O teste para CK mostraram inibição da sPLA2 pelo PSCr como indica a Figura 24B. O teste mostra que o produto da incubação entre os dois compostos resultou à baixos níveis de CK no sangue, indicando que a sPLA2 não conseguiu agir localmente nem sistemicamente na musculatura, provavelmente devido à interação entre as cargas positivas e negativas da sPLA2 e do PSCr, respectivamente. O efeito miotóxico das PLA2 Lys-49 é exercido no local da injeção, diferentemente, a ação sistêmica de outros tipos de miotoxinas, tais como PLA2 e complexos de PLA2 de elapide e viperide. O efeito miotóxico induzido por sPLA2 derivada de veneno envolve a presença de resíduos de aminoácidos que causam a mionecrose e a desestabilização das células musculares (RIGDEN et al., 2003; DOS SANTOS et al., 2008). Os resultados cromatográficos observados mostraram que a sPLA2 pode formar um complexo relativamente estável com o PS o suficiente para observarmos mudanças nos efeitos enzimáticos e farmacológicos da sPLA2. Tal estabilidade pode ter ocorrido através da interação entre os grupos ácidos do PSCr, PSCi e PSBo e os resíduos básicos das sPLA2. Com bases nestes resultados,

mostramos o potencial terapêutico do polissacarídeo sulfatado das macroalgas marinhas em situações inflamatórias causadas principalmente pela PLA2.

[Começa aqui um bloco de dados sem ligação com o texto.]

`src/rtl/i2s_pkg.sv`:
```
// Shared constants and encodings for the PmodI2S2 frame sequencer.
`timescale 1ns/1ps
package i2s_pkg;

   localparam int CNT_W  = 11;
   localparam int PH_W   = 5;
   localparam int SLOT_W = 5;

   localparam logic [PH_W-1:0] PH_SAMPLE = 5'd20;
   localparam logic [PH_W-1:0] PH_DRIVE  = 5'd0;

   typedef enum logic {
      LEFT  = 1'b0,
      RIGHT = 1'b1
   } half_t;

endpackage

```
`src/rtl/i2s_clkgen.sv`:
```
// Frame counter and registered MCLK/SCLK/LRCK generation for the I2S master.
`timescale 1ns/1ps
module i2s_clkgen
   import i2s_pkg::*;
(
   input  logic              clk100,
   input  logic              rst,
   input  logic              en,
   output logic [PH_W-1:0]   ph,
   output logic [SLOT_W-1:0] slot,
   output logic              half,
   output logic              run,
   output logic              frame_start,
   output logic              mclk,
   output logic              sclk,
   output logic              lrck
);

   logic [CNT_W-1:0] cnt;
   logic [CNT_W-1:0] cnt_next;

   always_comb begin
      run      = en & ~rst;
      cnt_next = en ? cnt + 1'b1 : '0;
   end

   // Clocks are taken from the next count so each one lines up with cnt in the same cycle.
   always_ff @(posedge clk100) begin
      if (rst) begin
         cnt  <= '0;
         mclk <= 1'b0;
         sclk <= 1'b0;
         lrck <= 1'b0;
      end else begin
         cnt  <= cnt_next;
         mclk <= cnt_next[1];
         sclk <= cnt_next[4];
         lrck <= cnt_next[10];
      end
   end

   assign ph          = cnt[PH_W-1:0];
   assign slot        = cnt[CNT_W-2:PH_W];
   assign half        = cnt[CNT_W-1];
   assign frame_start = run && (cnt == '0);

endmodule

```
`src/rtl/i2s_frame_ctrl.sv`:
```
// I2S master for the PmodI2S2: ADC frame deserialiser and handshaked DAC serialiser.
`timescale 1ns/1ps
module i2s_frame_ctrl
   import i2s_pkg::*;
#(
   parameter int DATA_W      = 24,
   parameter int SYNC_STAGES = 2
)(
   input  logic              clk100,
   input  logic              rst,
   input  logic              en,
   output logic              mclk,
   output logic              sclk,
   output logic              lrck,
   input  logic              adc_sdata,
   output logic              dac_sdata,
   output logic [DATA_W-1:0] rx_l,
   output logic [DATA_W-1:0] rx_r,
   output logic              rx_valid,
   input  logic [DATA_W-1:0] tx_l,
   input  logic [DATA_W-1:0] tx_r,
   input  logic              tx_valid,
   output logic              tx_ready,
   output logic              underrun
);

   localparam logic [SLOT_W-1:0] LAST_SLOT = SLOT_W'(DATA_W);

   logic [PH_W-1:0]        ph;
   logic [SLOT_W-1:0]      slot;
   logic                   half;
   logic                   run;
   logic                   frame_start;
   half_t                  cur_half;
   logic                   data_slot;
   logic                   rx_sample;
   logic                   rx_last;
   logic [SYNC_STAGES-1:0] sync;
   logic [DATA_W:0]        shift_in;
   logic [DATA_W-1:0]      rx_shift;
   logic [DATA_W-1:0]      rx_stage;
   logic [DATA_W-1:0]      hold_l;
   logic [DATA_W-1:0]      hold_r;
   logic                   hold_full;
   logic                   accept;
   logic [DATA_W-1:0]      sh_l;
   logic [DATA_W-1:0]      sh_r;
   logic [DATA_W-1:0]      tx_word;
   logic [DATA_W-1:0]      tx_aligned;

   i2s_clkgen u_clkgen (
      .clk100      (clk100),
      .rst         (rst),
      .en          (en),
      .ph          (ph),
      .slot        (slot),
      .half        (half),
      .run         (run),
      .frame_start (frame_start),
      .mclk        (mclk),
      .sclk        (sclk),
      .lrck        (lrck)
   );

   assign cur_half   = half_t'(half);
   assign data_slot  = (slot != '0) && (slot <= LAST_SLOT);
   assign rx_sample  = run && (ph == PH_SAMPLE) && data_slot;
   assign rx_last    = rx_sample && (slot == LAST_SLOT);
   assign shift_in   = {rx_shift, sync[SYNC_STAGES-1]};
   assign accept     = tx_valid & ~hold_full;
   assign tx_ready   = ~hold_full;
   assign tx_word    = (cur_half == LEFT) ? sh_l : sh_r;
   assign tx_aligned = tx_word << (slot - 1'b1);

   always_ff @(posedge clk100) begin
      if (rst) begin
         sync <= '0;
      end else begin
         sync <= {sync[SYNC_STAGES-2:0], adc_sdata};
      end
   end

   // Left word parks in staging so both channels publish together at the end of the right half.
   always_ff @(posedge clk100) begin
      if (rst) begin
         rx_shift <= '0;
         rx_stage <= '0;
         rx_l     <= '0;
         rx_r     <= '0;
         rx_valid <= 1'b0;
      end else begin
         rx_valid <= 1'b0;
         if (rx_sample) begin
            rx_shift <= shift_in[DATA_W-1:0];
         end
         if (rx_last && (cur_half == LEFT)) begin
            rx_stage <= shift_in[DATA_W-1:0];
         end
         if (rx_last && (cur_half == RIGHT)) begin
            rx_l     <= rx_stage;
            rx_r     <= shift_in[DATA_W-1:0];
            rx_valid <= 1'b1;
         end
      end
   end

   // A word accepted on the frame_start cycle cannot be full yet, so that frame underruns.
   always_ff @(posedge clk100) begin
      if (rst) begin
         hold_l    <= '0;
         hold_r    <= '0;
         hold_full <= 1'b0;
         sh_l      <= '0;
         sh_r      <= '0;
         underrun  <= 1'b0;
         dac_sdata <= 1'b0;
      end else begin
         underrun <= 1'b0;
         if (frame_start) begin
            if (hold_full) begin
               sh_l <= hold_l;
               sh_r <= hold_r;
            end else begin
               sh_l     <= '0;
               sh_r     <= '0;
               underrun <= 1'b1;
            end
         end
         if (accept) begin
            hold_l    <= tx_l;
            hold_r    <= tx_r;
            hold_full <= 1'b1;
         end else if (frame_start) begin
            hold_full <= 1'b0;
         end
         if (!run) begin
            dac_sdata <= 1'b0;
         end else if (ph == PH_DRIVE) begin
            dac_sdata <= data_slot ? tx_aligned[DATA_W-1] : 1'b0;
         end
      end
   end

endmodule

```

Figura 24. A) Teste edematogênico de sPLA2, sPLA2:PSCr, PSCr e o grupo controle

tratado com solução salina. O edema causado pelos compostos é expresso em volume (mL) subtraído do volume inicial. As barras verticais mostram o DP da média ponderada dos quatro experimentos comparado com o controle (n=4, * P ≤ 0.05). B) Efeito miotóxico de sPLA2, sPLA2:PSCr, PSCr e salina, expresso em níveis de Creatina Kinase (CK). As barras verticais mostram o DP da média ponderada dos experimentos comparados com o grupo controle (n=5, * P ≤ 0.05).